A while ago, I listened to an interview with one of the most affluent people in the world,Shaykh Sulayman al-Rajihi,and found him to be a mountain in terms of his manners and thoughts.This man owns billions, possesses immense real estate, has built hundreds of mosques, and has sponsored thousands of orphans. He is hugely successful. He spoke of his humble beginnings around fifty years ago, when he was a regular person who would only have enough money to feed himself for the day, and sometimes not even that. He mentioned that he would sometimes clean people’s houses to feed himself and continue working at night at a shop or money exchange. He discussed how he was once at the bottom of the mountain, and how he continued to climb until he reached the summit.
I thought about the abilities and skills he possesses and realised that many of us are well capable of being like him, if Allah grants us the ability. If one learns these skills, exercises them, perseveres and remains steadfast, then yes, he can surely be like him.

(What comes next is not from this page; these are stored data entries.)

**src/fabric_defs.svh**
```systemverilog
`ifndef FABRIC_DEFS_SVH
`define FABRIC_DEFS_SVH

// ######################################################################
// Fabric geometry
// ######################################################################

// Tracks per routing side
`define FAB_TRACKS 4

// ######################################################################
// Configuration bus
// ######################################################################

// Address and data word width
`define FAB_CFG_W 32

// Lower part of the address selects the tile
`define FAB_TILE_ID_W 16

`endif

```
**src/fabric_pkg.sv**
```systemverilog
`default_nettype none

`include "fabric_defs.svh"

package fabric_pkg;

	// One routing side, one bit per track
	typedef logic [`FAB_TRACKS-1:0] track_t;

	// Upper half names the block, lower half names the tile
	typedef struct packed {
		logic [`FAB_CFG_W-`FAB_TILE_ID_W-1:0] region;
		logic [`FAB_TILE_ID_W-1:0] tile;
	} cfg_addr_t;

	// Configuration targets inside a tile
	typedef enum logic [`FAB_CFG_W-`FAB_TILE_ID_W-1:0] {
		CFG_CLB = 4,
		CFG_CB1 = 5,
		CFG_CB0 = 6,
		CFG_SB = 7
	} cfg_region_e;

	// Logic block operations
	typedef enum logic [1:0] {
		CLB_AND = 2'd0,
		CLB_OR = 2'd1,
		CLB_XOR = 2'd2,
		CLB_NAND = 2'd3
	} clb_op_e;

endpackage

`default_nettype wire

```
**src/tile_cfg_if.sv**
```systemverilog
`timescale 1ns/10ps
`default_nettype none

`include "fabric_defs.svh"

interface tile_cfg_if;

	// Shared data word, valid while any enable is high
	logic [`FAB_CFG_W-1:0] cfg_data;

	// One strobe per configurable block
	logic en_sb;
	logic en_cb0;
	logic en_cb1;
	logic en_clb;

	modport decoder (
		output cfg_data,
		output en_sb,
		output en_cb0,
		output en_cb1,
		output en_clb
	);

	modport block (
		input cfg_data,
		input en_sb,
		input en_cb0,
		input en_cb1,
		input en_clb
	);

endinterface

`default_nettype wire

```
**src/clb.sv**
```systemverilog
`timescale 1ns/10ps
`default_nettype none

module clb (
	input logic clk,
	input logic rst_n,
	tile_cfg_if.block cfg,
	input logic in0,
	input logic in1,
	output logic out
);

	import fabric_pkg::*;

	clb_op_e op;
	logic result;

	// ######################################################################
	// Operation register
	// ######################################################################

	always_ff @(posedge clk) begin
		if (!rst_n) begin
			op <= CLB_AND;
		end else if (cfg.en_clb) begin
			op <= clb_op_e'(cfg.cfg_data[1:0]);
		end
	end

	always_comb begin
		case (op)
			CLB_AND: result = in0 & in1;
			CLB_OR: result = in0 | in1;
			CLB_XOR: result = in0 ^ in1;
			default: result = ~(in0 & in1);
		endcase
	end

	// Result appears one clock after the operands
	always_ff @(posedge clk) begin
		if (!rst_n) begin
			out <= 1'b0;
		end else begin
			out <= result;
		end
	end

endmodule

`default_nettype wire

```
**src/connect_box.sv**
```systemverilog
`timescale 1ns/10ps
`default_nettype none

`include "fabric_defs.svh"

module connect_box (
	input logic clk,
	input logic rst_n,
	tile_cfg_if.block cfg,
	input logic sel_en,
	input fabric_pkg::track_t tracks,
	output logic block_out
);

	localparam int SEL_W = $clog2(`FAB_TRACKS);

	logic [SEL_W-1:0] sel;

	// ######################################################################
	// Track select register
	// ######################################################################

	// Enable comes from the tile, which knows which box this is
	always_ff @(posedge clk) begin
		if (!rst_n) begin
			sel <= '0;
		end else if (sel_en) begin
			sel <= cfg.cfg_data[SEL_W-1:0];
		end
	end

	// ######################################################################
	// Operand selection
	// ######################################################################

	always_comb begin
		block_out = tracks[sel];
	end

endmodule

`default_nettype wire

```
**src/pe_tile_right.sv**
```systemverilog
`timescale 1ns/10ps
`default_nettype none

`include "fabric_defs.svh"

module pe_tile_right (
	input logic clk,
	input logic rst_n,
	input logic [`FAB_CFG_W-1:0] config_addr,
	input logic [`FAB_CFG_W-1:0] config_data,
	input logic [`FAB_TILE_ID_W-1:0] tile_id,
	input fabric_pkg::track_t in_wire_0,
	input fabric_pkg::track_t in_wire_1,
	input fabric_pkg::track_t in_wire_2,
	input fabric_pkg::track_t in_wire_3,
	output fabric_pkg::track_t out_wire_1,
	output fabric_pkg::track_t out_wire_2,
	output fabric_pkg::track_t out_wire_3
);

	import fabric_pkg::*;

	cfg_addr_t addr_fields;
	logic tile_hit;

	logic op_0;
	logic op_1;
	logic pe_output;

	tile_cfg_if cfg_bus ();

	// ######################################################################
	// Configuration address decode
	// ######################################################################

	assign addr_fields = config_addr;
	assign tile_hit = (addr_fields.tile == tile_id);

	assign cfg_bus.cfg_data = config_data;

	// Plain strobes, one per block
	assign cfg_bus.en_sb = tile_hit && (addr_fields.region == CFG_SB);
	assign cfg_bus.en_cb0 = tile_hit && (addr_fields.region == CFG_CB0);
	assign cfg_bus.en_cb1 = tile_hit && (addr_fields.region == CFG_CB1);
	assign cfg_bus.en_clb = tile_hit && (addr_fields.region == CFG_CLB);

	// ######################################################################
	// Operand selection
	// ######################################################################

	connect_box cb0 (
		.clk(clk),
		.rst_n(rst_n),
		.cfg(cfg_bus.block),
		.sel_en(cfg_bus.en_cb0),
		.tracks(in_wire_0),
		.block_out(op_0)
	);

	connect_box cb1 (
		.clk(clk),
		.rst_n(rst_n),
		.cfg(cfg_bus.block),
		.sel_en(cfg_bus.en_cb1),
		.tracks(in_wire_1),
		.block_out(op_1)
	);

	// ######################################################################
	// Logic and routing
	// ######################################################################

	clb compute_block (
		.clk(clk),
		.rst_n(rst_n),
		.cfg(cfg_bus.block),
		.in0(op_0),
		.in1(op_1),
		.out(pe_output)
	);

	// Result re-enters the fabric through the switch box
	switch_box_right sb (
		.clk(clk),
		.rst_n(rst_n),
		.cfg(cfg_bus.block),
		.in_wire_0(in_wire_0),
		.in_wire_1(in_wire_1),
		.in_wire_2(in_wire_2),
		.in_wire_3(in_wire_3),
		.pe_output(pe_output),
		.out_wire_1(out_wire_1),
		.out_wire_2(out_wire_2),
		.out_wire_3(out_wire_3)
	);

endmodule

`default_nettype wire

```
**src/switch_box_right.sv**
```systemverilog
`timescale 1ns/10ps
`default_nettype none

`include "fabric_defs.svh"

module switch_box_right (
	input logic clk,
	input logic rst_n,
	tile_cfg_if.block cfg,
	input fabric_pkg::track_t in_wire_0,
	input fabric_pkg::track_t in_wire_1,
	input fabric_pkg::track_t in_wire_2,
	input fabric_pkg::track_t in_wire_3,
	input logic pe_output,
	output fabric_pkg::track_t out_wire_1,
	output fabric_pkg::track_t out_wire_2,
	output fabric_pkg::track_t out_wire_3
);

	import fabric_pkg::*;

	// Two code bits per track, three output sides
	localparam int CODE_W = 2;
	localparam int SIDE_CFG_W = CODE_W * `FAB_TRACKS;
	localparam int SB_CFG_W = 3 * SIDE_CFG_W;

	logic [SB_CFG_W-1:0] route_cfg;

	track_t in_side [0:3];
	track_t out_side [1:3];

	// ######################################################################
	// Routing register
	// ######################################################################

	always_ff @(posedge clk) begin
		if (!rst_n) begin
			route_cfg <= '0;
		end else if (cfg.en_sb) begin
			route_cfg <= cfg.cfg_data[SB_CFG_W-1:0];
		end
	end

	assign in_side[0] = in_wire_0;
	assign in_side[1] = in_wire_1;
	assign in_side[2] = in_wire_2;
	assign in_side[3] = in_wire_3;

	// ######################################################################
	// Per-track multiplexers
	// ######################################################################

	// Codes 0..2 walk the other sides in increasing order, skipping s
	for (genvar s = 1; s <= 3; s++) begin : g_side
		localparam int SRC0 = 0;
		localparam int SRC1 = (s > 1) ? 1 : 2;
		localparam int SRC2 = (s > 2) ? 2 : 3;

		for (genvar t = 0; t < `FAB_TRACKS; t++) begin : g_track
			logic [CODE_W-1:0] code;

			assign code = route_cfg[(s - 1) * SIDE_CFG_W + CODE_W * t +: CODE_W];

			always_comb begin
				case (code)
					2'd0: out_side[s][t] = in_side[SRC0][t];
					2'd1: out_side[s][t] = in_side[SRC1][t];
					2'd2: out_side[s][t] = in_side[SRC2][t];
					default: out_side[s][t] = pe_output;
				endcase
			end
		end
	end

	// No side 0 output on the right edge
	assign out_wire_1 = out_side[1];
	assign out_wire_2 = out_side[2];
	assign out_wire_3 = out_side[3];

endmodule

`default_nettype wire

```
**config.mk**
```make
export PLATFORM = sky130hd
export DESIGN_NAME = pe_tile_right
export DESIGN_NICKNAME = d
export VERILOG_FILES = /design/src/fabric_pkg.sv /design/src/tile_cfg_if.sv /design/src/clb.sv /design/src/connect_box.sv /design/src/pe_tile_right.sv /design/src/switch_box_right.sv
export VERILOG_INCLUDE_DIRS = /design/src
export SDC_FILE = /design/constraint.sdc
export NUM_CORES = 1
export LEC_CHECK = 0
export BUFFER_PORTS_ARGS = -buffer_cell sky130_fd_sc_hd__buf_2
export CAP_MARGIN = 20
export CORE_MARGIN = 4
export CORE_UTILIZATION = 48
export CTS_BUF_LIST = sky130_fd_sc_hd__clkbuf_8
export DETAILED_ROUTE_END_ITERATION = 10
export GPL_TIMING_DRIVEN = 0
export PLACE_DENSITY = 0.87
export SETUP_SLACK_MARGIN = 0.4
export SYNTH_ARGS = -nofsm -noshare
export SYNTH_HDL_FRONTEND = slang
export SYNTH_SLANG_ARGS = --single-unit
export TNS_END_PERCENT = 5
```
**constraint.sdc**
```tcl
create_clock -name clk -period 4.45 [get_ports clk]
set_input_delay 0.445 -clock clk [delete_from_list [all_inputs] [get_ports clk]]
set_output_delay 0.445 -clock clk [all_outputs]
set_load 0.005 [all_outputs]
```
# Word-level counts from Yosys, hierarchy flattened
# Cells that the tools add are included.
# totals
register_bits	31
inputBits	98
output_inout_bits	12
elab_cells	76
# classes
n_bitwise	4
magnitude_cmp	2
n_eq_ne	31
n_reduce_logical	17
muxes	17
# op_table
op	count
16-bit by 3-bit equality test with 1-bit output (second input constant)	4
1-bit case mux with 3 select lines	13
2-bit by 1-bit equality test with 1-bit output (second input constant)	13
2-bit equality test (second input constant)	13
2-bit logical NOT	13
16-bit equality test	1
2-bit by 3-bit less-than comparator with 1-bit output (second input constant)	2
1-bit binary-select mux with 2-bit select	2
1-bit logical AND	4
1-bit two-way mux	2
1-bit bitwise AND	1
1-bit inverter	1
1-bit OR	1
1-bit XOR	1

# Logic depth before layout (Yosys ltp)
# Gate-level depths: netlist of the first run.
# logic_depth
word_depth	5
depth_mapped	7
ltp_nobuf	7

# Cells and area by module
# From an unflattened synthesis of the first run, not the netlist that was laid out.
# unflattened
cells_unflattened	154
area_unflattened_um2	1869.3
# by_module_without_submodules
module	area_per_inst_um2	instances	seq_area_each_um2	cells_each
switch_box_right	1228.7	1	480.5	90
pe_tile_right	276.5	1	0.0	34
connect_box	95.1	2	40.0	7
clb	173.9	1	60.1	16

# Worst setup path before layout of the first run
# No wires, ideal clock.
# synth_path
path_kind	input -> register
from	input tile_id[0]
to	register sb.route_cfg[0]
arrival_ns	1.538
setup_slack_ns	2.792
t_required_ns	4.330
path_buffers	1
setup_ns	0.120
path_stages	5
cell_sequence	xor2_1 -> nor4_2 -> nand4_4 -> buf_6 -> mux2i_1
# synth_via
elab_chain_cells	2
# synth_lines
item	line	rtl
from (decl)	pe_tile_right.sv:11	input logic [`FAB_TILE_ID_W-1:0] tile_id,
16-bit equality test	pe_tile_right.sv:37	assign tile_hit = (addr_fields.tile == tile_id);
1-bit logical AND	pe_tile_right.sv:42	assign cfg_bus.en_sb = tile_hit && (addr_fields.region == CFG_SB);
to (signal assigned)	switch_box_right.sv:40	route_cfg <= cfg.cfg_data[SB_CFG_W-1:0];
to (decl)	switch_box_right.sv:27	logic [SB_CFG_W-1:0] route_cfg;
# Every way passes these cells.
# A chain may end at the register's enable or synchronous reset.

# Worst setup path after layout of the first run
# layout_path
from	register compute_block.out
to	output out_wire_2[0]
# layout_via
elab_chain_cells	1
# layout_lines
item	line	rtl
from (decl)	clb.sv:10	output logic out
from (signal assigned)	clb.sv:44	out <= result;
1-bit case mux with 3 select lines	switch_box_right.sv:65	case (code)
to (decl)	pe_tile_right.sv:17	output fabric_pkg::track_t out_wire_2,
# Every way passes these cells.

==> flow_summary.toml, run 1 <==
[detailed_routing]
ant_nets = 0
first_pass_iters = 4
drc_errors = 0
vias_per_cell = 5.33
drt-initial-drc-count = 66
finalWirelength_mm = 5.22
wl_per_cell_um = 15.4
num_vias = 1802

[global_route]
grt_max_degree = 11
grt.total_usage_pct = 21.8
grt_pass1_vias = 1877
antenna_found_initial = 0
grt_pass1_wl_mm = 8.42
grt-ovfl-total = 0

[power]
p_total_w = 0.000671
peakVddDrop_v = 0.000235
powerDensity_mw_per_mm2 = 266
leakagePower_nw = 1.23

[cts]
cts_buffers = 5
root_buffer = "clkbuf_8"
clk_latency_ns = 0.29
htreeDepth = 2
clkTransAtPathRegs_ns = 0.07
postCtsSetupBuffers = 0
clock-sinks = 31
cts_buffer_depth = 2
cts.repair.resized = 0
hold_buffers = 0
cts_tree = "yes"

[worst_setup_path]
cp_data_required_time_ns = 4.01
cp_cell_sequence = "clkbuf_1 -> mux4_2 -> buf_2"
worstPathArrival_ns = 1.54
critPathKind = "reg -> out"
cp-start-kind = "flop"
ff2ff_path_depth = 6
critPathMaxStageDelay_ns = 0.54
cp_max_fo = 10
crit_slowest_cell = "mux4_2"
endpoint_kind = "primary output"

[flow_run]
maxCapViolations = 0

[timing]
fin_setup_tns_ns = 0
skew_ns = 0.00179
slew_headroom_pct = 67.3
finalSetupViolCount = 0
setup_ws_ns = 2.46
hold_viol_final = 0
period_minus_slack_ns = 1.99
maxSlewViolCount = 0
rsz0062_at_grt = "false"
fin_crit_sh_pct = 44.6
clock.fmax_mhz = 504
holdWs_ns = 0.388
worst_pin_slew_ns = 0.486

[final_layout]
area_growth_pct = 36.8
drive_gt1_share_pct = 43.8
fill_cells = 300
instances_no_fill = 338
final_cell_mix = "100 x buf_2, 55 x nand2_1, 32 x mux2i_1"
fin_nets = 389
final_common_cell = "buf_2"
n_antenna_cell = 0

[synth]
synth_top_family_by_area = "multiplexers"
yosys.area_share.simple_pct = 19.5
synth_compound_area_share_pct = 0.272
synth_area_per_cell_um2 = 10.1
yosys.area_share.adder_pct = 1.36
muxShareOfSynthArea_pct = 34.5
synth_xor_area_share_pct = 7.61
yosysSeqAreaShare_pct = 33.7
netlist_instances = 182
ys_ff_latch = 31
syn_area_mm2 = 0.00184
yosys_warnings = 0
synth_nets = 282
yosysUniqueCellTypes = 21

[hold_path]
worstHoldPathType = "in -> reg"
holdPathStages = 3

[die]
initial_utilization_pct = 49.9
die_y_um = 69.9
die-area_mm2 = 0.00489
ios = 110
core_area_mm2 = 0.00369
dieWidth_um = 69.9
rows = 22

[placement]
dp_slack_ns = 2.48
port_buffers = 100
dp_cells = 330
post-dp-hpwl_mm = 4.15
gp_routability_congestion = 0.799

[outcome]
status = "finished clean"
## layout make-up
type                            count  area, um^2  share of cell area, %
Clock inverter                      2        35.0                   1.39
Inverter                            2        7.51                  0.298
Sequential cell                    31         621                   24.6
Buffer                              9        48.8                   1.94
Tap cell                           48        60.1                   2.38
Clock buffer                        6        82.6                   3.28
Timing Repair Buffer              100         500                   19.9
Multi-Input combinational cell    140        1160                   46.2
## final timing paths
kind / to / slack, ns / startpoint
setup / recovery: out_wire_2[0] / 2.46 / compute_block.out$_SDFF_PN0_
hold / removal: sb.route_cfg[18]$_SDFFE_PN0P_ / 0.39 / config_data[18]
setup reg to reg: compute_block.out$_SDFF_PN0_ / 2.76 / cb1.sel[0]$_SDFFE_PN0P_
hold reg to reg: sb.route_cfg[5]$_SDFFE_PN0P_ / 0.47 / sb.route_cfg[5]$_SDFFE_PN0P_
## Yosys cell counts, drive strengths merged
master	number	area [um^2]
xnor2	12	105
nor4b	1	15.0
buf	3	26.3
inv	2	7.51
o21ai	1	5.00
nor2	4	15.0
mux4	14	315
and4	3	26.3
mux2i	32	320
xor2	4	35.0
clkbuf	6	22.5
and2	2	12.5
ha	2	25.0
nor4	3	25.0
nand2	55	206
nand4	5	46.3
dfxtp	31	621
nor2b	2	12.5
## per-layer routing
layer  vias up  track usage (%)  routed length (um)
met5         -                0                   0
li1        854                -                   -
met2        87             37.6                2660
met4         0             8.09                  80
met3         8             6.91                 473
met1       853             25.2                2000
## critical path: cells and delay by family (launching register included)
kind	cells	cell delay (ns)
mux	1	0.54
buf+inv	2	0.38
flops	1	0.34
## report_power, final
part	switching (W)	total, W	leakage [nW]	internal [W]
logic	0.0000457	0.000101	0.924	0.0000553
registers	0.000000354	0.000278	0.250	0.000278
clock network	0.000111	0.000292	0.0612	0.000181
total	0.000157	0.000671	1.23	0.000514
## per-stage QoR
step                util (%)  instance area, um^2
floorplan                  -                 1840
global placement        65.1                 2400
detailed placement      65.1                 2400
CTS                     68.3                 2520
global route            68.3                 2520
finish                  68.3                 2520
## state kept, by name (all words and copies together), names as in the netlist
| register | count |
|---|---|
| cb0.sel | 2 |
| cb1.sel | 2 |
| compute_block.op | 2 |
| compute_block.out | 1 |
| sb.route_cfg | 24 |
## cell families (layout without fill, tap and decap cells)
| family | count (synthesis) | after routing |
|---|---|---|
| AOI/OAI and AO/OA | 1 | 1 |
| adders and majority gates | 2 | 2 |
| buffers and inverters | 11 | 119 |
| DFF | 31 | 31 |
| xor gates and xnor gates | 16 | 16 |
| muxes | 46 | 46 |
| and+or+nand+nor | 75 | 75 |
Note: power is estimated with default switching activity, not from simulation.
==> run 2, diff against run 1 <==
--- a/config.mk
+++ b/config.mk
@@ -9,11 +9,11 @@
 export BUFFER_PORTS_ARGS = -buffer_cell sky130_fd_sc_hd__buf_2
 export CAP_MARGIN = 20
 export CORE_MARGIN = 4
-export CORE_UTILIZATION = 48
+export CORE_UTILIZATION = 45
 export CTS_BUF_LIST = sky130_fd_sc_hd__clkbuf_8
 export DETAILED_ROUTE_END_ITERATION = 10
 export GPL_TIMING_DRIVEN = 0
-export PLACE_DENSITY = 0.87
+export PLACE_DENSITY = 0.83
 export SETUP_SLACK_MARGIN = 0.4
 export SYNTH_ARGS = -nofsm -noshare
 export SYNTH_HDL_FRONTEND = slang
==> constraint.sdc (replaced) <==
create_clock -name clk -period 1.95 [get_ports clk]
set_input_delay 0.195 -clock clk [delete_from_list [all_inputs] [get_ports clk]]
set_output_delay 0.195 -clock clk [all_outputs]
set_load 0.005 [all_outputs]
==> flow_summary.toml, run 2 (synthesis gave the netlist of run 1 again) <==
[final_layout]
final_cell_mix = "100 x buf_2, 55 x nand2_1, 32 x mux2i_1"
drive_gt1_share_pct = 46.0
fin_nets = 389
top_register = "sb.route_cfg"
largest_register_ff_count = 24
area_growth_pct = 36.3
n_antenna_cell = 0
fill_cells = 318
final_common_cell = "buf_2"

[power]
peakVddDrop_v = 0.000450
powerDensity_mw_per_mm2 = 546
leakagePower_nw = 1.22
p_total_w = 0.00137

[detailed_routing]
first_pass_iters = 4
num_vias = 1743
wl_per_cell_um = 15.0
drc_errors = 0
drt-initial-drc-count = 78
vias_per_cell = 5.17
finalWirelength_mm = 5.06
ant_nets = 0

[timing]
finalSetupViolCount = 0
rsz0062_at_grt = "true"
fin_crit_sh_pct = 84.8
skew_ns = 0.000596
period_minus_slack_ns = 1.65
maxSlewViolCount = 0
slew_headroom_pct = 66.4
hold_viol_final = 0
clock.fmax_mhz = 605
worst_pin_slew_ns = 0.500
setup_ws_ns = 0.297
fin_setup_tns_ns = 0

[global_route]
grt_pass1_vias = 1783
grt_pass1_wl_mm = 8.09
grt.total_usage_pct = 19.9
antenna_found_initial = 0
grt-ovfl-total = 0
grt_max_degree = 11

[cts]
cts_tree = "yes"
hold_buffers = 0
clkTransAtPathRegs_ns = 0.06
clock-sinks = 31
cts_buffer_depth = 2
postCtsSetupBuffers = 0
clk_latency_ns = 0.28
cts_buffers = 5
htreeDepth = 2
root_buffer = "clkbuf_8"

[placement]
dp_slack_ns = 0.215
gp_routability_congestion = 0.811
port_buffers = 100
post-dp-hpwl_mm = 4.11

[hold_path]
min_to = "sb.route_cfg[8]$_SDFFE_PN0P_"
worstHoldPathType = "in -> reg"
holdPathStages = 3
holdCritStartpoint = "config_data[8]"

[die]
rows = 22
dieWidth_um = 72.0
ios = 110
die_y_um = 72.0
die-area_mm2 = 0.00518
initial_utilization_pct = 48.5
core_area_mm2 = 0.00380

[worst_setup_path]
cp_max_fo = 10
cp_data_required_time_ns = 1.75
critPathKind = "reg -> out"
critPathMaxStageDelay_ns = 0.50
r2r_setup_slack_ns = 0.32
cp-start-kind = "flop"
ff2ff_path_depth = 6
crit_family = "multiplexers"
crit_slowest_cell = "mux4_2"
worstPathArrival_ns = 1.46
r2r_start = "cb0.sel[0]$_SDFFE_PN0P_"
cp_cell_sequence = "clkbuf_4 -> mux4_2 -> buf_2"
endpoint_kind = "primary output"
crit_buf_inv = 2
regToRegEndpoint = "compute_block.out$_SDFF_PN0_"

[outcome]
status = "finished clean"

[flow_run]
maxCapViolations = 0
==> run 2: area by class of cell <==
type	count	area, um^2	share of cell area (%)
multi-input cells	140	1180	47.0
clock buffers	6	82.6	3.29
well taps	48	60.1	2.39
repair buffers	100	500	19.9
flip-flops and latches	31	623	24.8
plain buffers	9	52.6	2.09
inverters	2	7.51	0.299
clock inverters	1	5.00	0.199
==> run 2: how the worst max path moves through the flow <==
stage | start | end | slack (ns) | cells after the start
after global routing | cb0.sel[0]$_SDFFE_PN0P_ | compute_block.out$_SDFF_PN0_ | 0.25 | 6
final | compute_block.out$_SDFF_PN0_ | out_wire_2[0] | 0.30 | 3
after global placement | config_addr[20] | sb.route_cfg[23]$_SDFFE_PN0P_ | 0.25 | 7
after CTS | cb1.sel[0]$_SDFFE_PN0P_ | compute_block.out$_SDFF_PN0_ | 0.31 | 6
after detailed placement | config_addr[20] | sb.route_cfg[23]$_SDFFE_PN0P_ | 0.21 | 7
after floorplan | cb0.sel[0]$_SDFFE_PN0P_ | compute_block.out$_SDFF_PN0_ | 0.40 | 6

Another reason for us to search for these skills is that some of us may have certain abilities, which we remain unaware of, or which nobody has assisted us in discovering, such as the skills of delivering a lecture, business acumen, or possessing general knowledge.
One may discover these skills on his own, through a teacher’s or a work colleague’s help, or even through a sincere brother, however few they may be! However, these skills may remain buried inside the person until his personality becomes as stale as anyone else’s, and this is when we all lose out on another leader, lecturer or scholar, or perhaps a successful husband, or a caring father.
Here we will mention certain skills which we would like to remind you of if you already possess them, or which we would like to train you in if you don’t. So come along!
A thought...
When you climb a mountain, look to the top and not to the rocks that surround you. Make sure of where you step as you climb, and do not leap in case you loose your footing.